Activity: Copy out each line below containing "under".

Stored dataset items:
● ● ● ● ● ● ●

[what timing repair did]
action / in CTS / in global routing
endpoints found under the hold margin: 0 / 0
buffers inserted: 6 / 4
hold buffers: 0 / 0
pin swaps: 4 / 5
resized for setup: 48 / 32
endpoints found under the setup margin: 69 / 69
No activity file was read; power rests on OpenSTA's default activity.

● ● ● ● ● ● ●

Answer box:
endpoints found under the hold margin: 0 / 0
endpoints found under the setup margin: 69 / 69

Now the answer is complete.